Meskipun sangat besar kemungkinan bahwa ajaran-ajaran Buddhis dan anggota-anggota monastik telah mencapai kepulauan Indonesia hampir 1,000 tahun sebelumnya—karena Jalur Sutera Laut yang aktif dan diketahui bahwa para anggota monastik Buddhis berpergian sepanjang jalur-jalur ini dengan laut—tapi kita baru menemukan bukti visual tentang hal ini yang berpenanggalan dari abad ke-2 hingga ke-5 dari Era Umum dalam bentuk patung-patung dan benda-benda arkeologis Indonesia yang masih ada hingga hari ini.

Gambar 1: Buddha Tembaga dari
Sulawesi Barat dalam gaya Amaravati
atau Anuradhapura dari abad
kedua dan kelima
Patung-patung Buddha yang terbuat dari tembaga dari masa abad ke-2 hingga ke-5 ditemukan di Pulau Sulawesi, yang diduga adalah gaya Amaravati India atau gaya Anuradhapura Sri Lanka.

Patung-patung ini mengilustrasikan dengan lebih jelas hubungan antara Indonesia dengan India Selatan dan Sri Lanka di masa awal, seperti yang disebutkan dalam cerita “Bhikkhuni Manimekhalai Pergi ke Java ” yang sudah kita posting sebelumnya. Tak sulit untuk disadari ketika melihat peta-peta Jalan Sutera Laut, bahwa Indonesia punya hubungan aktif dengan India Selatan, Barat dan Timur Laut, serta Sri Lanka, China dan Korea.

Menurut catatan autobiografi bikshu peziarah dari China bernama Fa-hsien (Fǎxiǎn, 法顯/法显), ketika ia mendarat di suatu tempat di kepulauan Indonesia di awal abad kelima, saat kapalnya keluar jalur akibat tiuapn angin hingga teralihkan dari perjalanan Ceylon (Sri Lanka) dan China, ia hanya bertemu dengan beberapa orang Buddhis—ada tapi tidak banyak. Tidak diketahui pasti pulau mana ia berlabuh, tetapi diduga kemungkinan adalah suatu tempat di Pulau Jawa. Ia mungkin tidak bertemu dengan kerajaan Jawa bernama Tarumanegara (Dharmanagara)[1], yang berdiri sejak abad ketiga hingga kelima di Baturaja (bagian timur Jakarta), dimana ditemukan struktur-struktur berbentuk stupa dan lempeng-lempengan Buddhis.[2]
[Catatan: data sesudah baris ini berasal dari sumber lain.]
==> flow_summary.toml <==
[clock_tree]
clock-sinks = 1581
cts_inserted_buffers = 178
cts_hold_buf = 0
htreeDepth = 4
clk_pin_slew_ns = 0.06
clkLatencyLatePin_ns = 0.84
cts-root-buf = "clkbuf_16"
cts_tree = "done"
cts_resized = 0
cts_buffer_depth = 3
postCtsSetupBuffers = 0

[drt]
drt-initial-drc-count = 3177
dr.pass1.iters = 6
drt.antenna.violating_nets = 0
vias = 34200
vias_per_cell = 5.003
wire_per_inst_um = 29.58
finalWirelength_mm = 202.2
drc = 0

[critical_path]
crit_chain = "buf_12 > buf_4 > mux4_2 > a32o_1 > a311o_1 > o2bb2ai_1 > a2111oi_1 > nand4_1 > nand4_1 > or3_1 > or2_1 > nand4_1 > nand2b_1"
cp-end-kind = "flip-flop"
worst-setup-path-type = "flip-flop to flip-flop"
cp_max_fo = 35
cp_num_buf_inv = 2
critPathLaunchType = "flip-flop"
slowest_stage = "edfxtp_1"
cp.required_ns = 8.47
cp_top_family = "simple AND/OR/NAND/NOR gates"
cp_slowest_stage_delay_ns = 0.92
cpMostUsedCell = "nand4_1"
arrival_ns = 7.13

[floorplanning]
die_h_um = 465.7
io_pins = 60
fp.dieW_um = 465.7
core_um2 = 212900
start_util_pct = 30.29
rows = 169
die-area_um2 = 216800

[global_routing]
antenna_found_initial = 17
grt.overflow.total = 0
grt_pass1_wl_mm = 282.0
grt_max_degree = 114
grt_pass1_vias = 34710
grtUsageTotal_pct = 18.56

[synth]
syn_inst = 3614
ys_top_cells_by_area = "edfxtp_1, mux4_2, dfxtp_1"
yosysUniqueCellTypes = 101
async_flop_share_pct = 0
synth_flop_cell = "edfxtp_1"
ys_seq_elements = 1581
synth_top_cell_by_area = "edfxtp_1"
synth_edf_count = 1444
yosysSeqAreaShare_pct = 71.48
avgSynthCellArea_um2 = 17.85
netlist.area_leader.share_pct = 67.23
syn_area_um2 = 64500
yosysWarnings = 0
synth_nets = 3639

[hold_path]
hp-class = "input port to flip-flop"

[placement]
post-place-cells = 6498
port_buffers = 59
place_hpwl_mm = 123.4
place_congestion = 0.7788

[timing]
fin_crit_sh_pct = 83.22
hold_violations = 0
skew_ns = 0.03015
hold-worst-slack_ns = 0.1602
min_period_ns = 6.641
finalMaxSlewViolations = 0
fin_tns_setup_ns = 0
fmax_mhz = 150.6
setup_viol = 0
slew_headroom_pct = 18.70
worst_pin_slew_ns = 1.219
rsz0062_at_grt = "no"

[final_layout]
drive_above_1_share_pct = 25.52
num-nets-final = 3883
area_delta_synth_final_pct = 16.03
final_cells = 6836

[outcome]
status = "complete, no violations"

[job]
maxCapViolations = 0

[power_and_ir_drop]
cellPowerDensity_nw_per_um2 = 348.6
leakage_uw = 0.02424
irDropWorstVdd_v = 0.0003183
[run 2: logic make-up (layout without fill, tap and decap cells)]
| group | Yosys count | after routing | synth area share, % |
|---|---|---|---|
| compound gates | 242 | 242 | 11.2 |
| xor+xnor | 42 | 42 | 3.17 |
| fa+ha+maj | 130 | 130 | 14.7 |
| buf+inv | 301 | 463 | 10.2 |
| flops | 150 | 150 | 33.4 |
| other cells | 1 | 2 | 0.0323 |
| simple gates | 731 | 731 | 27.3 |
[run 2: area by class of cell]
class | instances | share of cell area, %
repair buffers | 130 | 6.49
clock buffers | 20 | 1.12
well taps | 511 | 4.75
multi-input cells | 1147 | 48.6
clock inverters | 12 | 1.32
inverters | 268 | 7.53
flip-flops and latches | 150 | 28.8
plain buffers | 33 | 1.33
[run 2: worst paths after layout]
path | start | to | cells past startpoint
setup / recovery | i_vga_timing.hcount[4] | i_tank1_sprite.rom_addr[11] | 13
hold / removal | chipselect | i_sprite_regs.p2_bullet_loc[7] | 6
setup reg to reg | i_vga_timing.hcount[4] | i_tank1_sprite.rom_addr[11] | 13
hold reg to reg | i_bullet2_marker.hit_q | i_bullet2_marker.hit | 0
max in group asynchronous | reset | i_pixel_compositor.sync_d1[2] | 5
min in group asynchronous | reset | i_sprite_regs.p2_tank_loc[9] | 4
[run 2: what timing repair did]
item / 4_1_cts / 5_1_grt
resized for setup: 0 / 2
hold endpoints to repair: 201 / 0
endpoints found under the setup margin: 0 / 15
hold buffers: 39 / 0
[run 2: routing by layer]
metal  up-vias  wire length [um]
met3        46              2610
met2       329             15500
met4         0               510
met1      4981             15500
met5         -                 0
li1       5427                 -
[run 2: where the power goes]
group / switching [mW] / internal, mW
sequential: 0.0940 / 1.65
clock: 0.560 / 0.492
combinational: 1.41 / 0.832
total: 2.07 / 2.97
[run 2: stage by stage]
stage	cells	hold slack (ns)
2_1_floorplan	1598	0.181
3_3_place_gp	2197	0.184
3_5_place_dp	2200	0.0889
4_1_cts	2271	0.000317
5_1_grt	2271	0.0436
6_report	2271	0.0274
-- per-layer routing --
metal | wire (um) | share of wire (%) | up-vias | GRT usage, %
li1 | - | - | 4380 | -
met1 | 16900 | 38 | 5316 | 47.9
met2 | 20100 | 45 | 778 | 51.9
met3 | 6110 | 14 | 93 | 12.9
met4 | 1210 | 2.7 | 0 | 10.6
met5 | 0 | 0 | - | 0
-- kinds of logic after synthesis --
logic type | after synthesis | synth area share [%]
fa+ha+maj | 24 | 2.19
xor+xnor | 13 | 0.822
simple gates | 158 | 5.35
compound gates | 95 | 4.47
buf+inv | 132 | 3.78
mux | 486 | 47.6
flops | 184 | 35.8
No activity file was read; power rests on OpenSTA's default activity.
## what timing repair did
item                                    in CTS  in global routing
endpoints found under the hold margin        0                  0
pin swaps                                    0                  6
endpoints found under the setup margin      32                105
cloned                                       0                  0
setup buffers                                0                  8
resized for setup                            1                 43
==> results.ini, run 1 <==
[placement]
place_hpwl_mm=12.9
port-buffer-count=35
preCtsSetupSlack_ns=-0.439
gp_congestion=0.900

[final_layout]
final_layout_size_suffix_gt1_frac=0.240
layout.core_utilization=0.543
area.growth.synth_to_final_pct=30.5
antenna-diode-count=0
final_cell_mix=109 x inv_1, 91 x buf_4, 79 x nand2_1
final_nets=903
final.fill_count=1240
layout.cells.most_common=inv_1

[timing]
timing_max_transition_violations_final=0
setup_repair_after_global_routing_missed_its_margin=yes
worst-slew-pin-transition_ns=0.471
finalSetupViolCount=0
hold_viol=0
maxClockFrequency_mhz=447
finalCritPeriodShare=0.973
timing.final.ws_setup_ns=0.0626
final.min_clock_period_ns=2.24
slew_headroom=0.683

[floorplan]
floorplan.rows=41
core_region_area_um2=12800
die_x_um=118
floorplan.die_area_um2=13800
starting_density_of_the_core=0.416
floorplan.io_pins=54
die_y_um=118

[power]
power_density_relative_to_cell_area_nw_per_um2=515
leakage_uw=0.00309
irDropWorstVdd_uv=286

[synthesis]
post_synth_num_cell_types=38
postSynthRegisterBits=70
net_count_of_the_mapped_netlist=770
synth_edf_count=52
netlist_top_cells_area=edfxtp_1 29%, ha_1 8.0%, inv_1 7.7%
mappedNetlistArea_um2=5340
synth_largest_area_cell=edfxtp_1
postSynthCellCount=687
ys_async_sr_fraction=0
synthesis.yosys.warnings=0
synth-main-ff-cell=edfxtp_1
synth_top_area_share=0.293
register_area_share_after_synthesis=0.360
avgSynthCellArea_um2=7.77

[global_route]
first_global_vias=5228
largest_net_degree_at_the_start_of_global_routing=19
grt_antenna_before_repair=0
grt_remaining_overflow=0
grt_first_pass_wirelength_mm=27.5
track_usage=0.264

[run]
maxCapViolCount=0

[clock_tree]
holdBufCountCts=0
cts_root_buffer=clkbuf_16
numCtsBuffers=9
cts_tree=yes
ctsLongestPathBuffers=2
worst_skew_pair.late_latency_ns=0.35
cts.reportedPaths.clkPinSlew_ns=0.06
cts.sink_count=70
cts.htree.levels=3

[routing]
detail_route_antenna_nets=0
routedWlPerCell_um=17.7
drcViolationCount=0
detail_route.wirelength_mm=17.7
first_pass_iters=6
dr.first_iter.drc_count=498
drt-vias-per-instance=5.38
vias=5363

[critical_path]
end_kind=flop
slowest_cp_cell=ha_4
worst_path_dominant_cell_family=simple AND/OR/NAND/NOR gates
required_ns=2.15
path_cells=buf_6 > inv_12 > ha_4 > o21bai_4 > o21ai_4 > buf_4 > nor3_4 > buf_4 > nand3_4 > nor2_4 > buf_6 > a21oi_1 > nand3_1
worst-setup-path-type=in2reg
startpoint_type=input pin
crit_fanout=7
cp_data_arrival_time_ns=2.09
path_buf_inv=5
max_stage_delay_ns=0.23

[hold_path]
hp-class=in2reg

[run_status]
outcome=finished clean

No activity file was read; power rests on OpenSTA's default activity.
Gambar 2: Jalur Sutra Laut oleh Bhikkhu Ānandajoti menunjukkan jalur-jalur laut antara Indonesia, China, Sri Lanka, India dan lebih jauh lagi, dari tahun 200 hingga 800
Namun, hanya dalam kurun beberapa tahun, di pertengahan abad kelima, Buddhisme telah menjadi fenomena nasional yang terkenal hingga di luar negeri, yang dicatat di tulisan-tulisan sejarah hingga hari ini. Pada tahun 431, Guru Besar Tipitaka Sarvāstivādin[3] (atau Mūlasarvāstivādin) yang bernama Yang Mulia Guṇavarman tiba di Jawa dari Kashmir. Ia ditahbiskan menjadi bhikkhu di Sri Lanka dan belajar Vinaya di Abhayagirivihāra. Melalui catatan-catatan dan contoh mengenai kehidupan Yang Mulia Guṇavarman yang luar biasa, kita dapat melihat jelas adanya interkoneksi kuat antara orang Buddhis di India, Indonesia, Sri Lanka dan China. Kita juga dapat melihat betapa para guru-guru besar di negara-negara Buddhis saat itu menjunjung tinggi kepentingan dan imperatif penahbisan bhikkhunī .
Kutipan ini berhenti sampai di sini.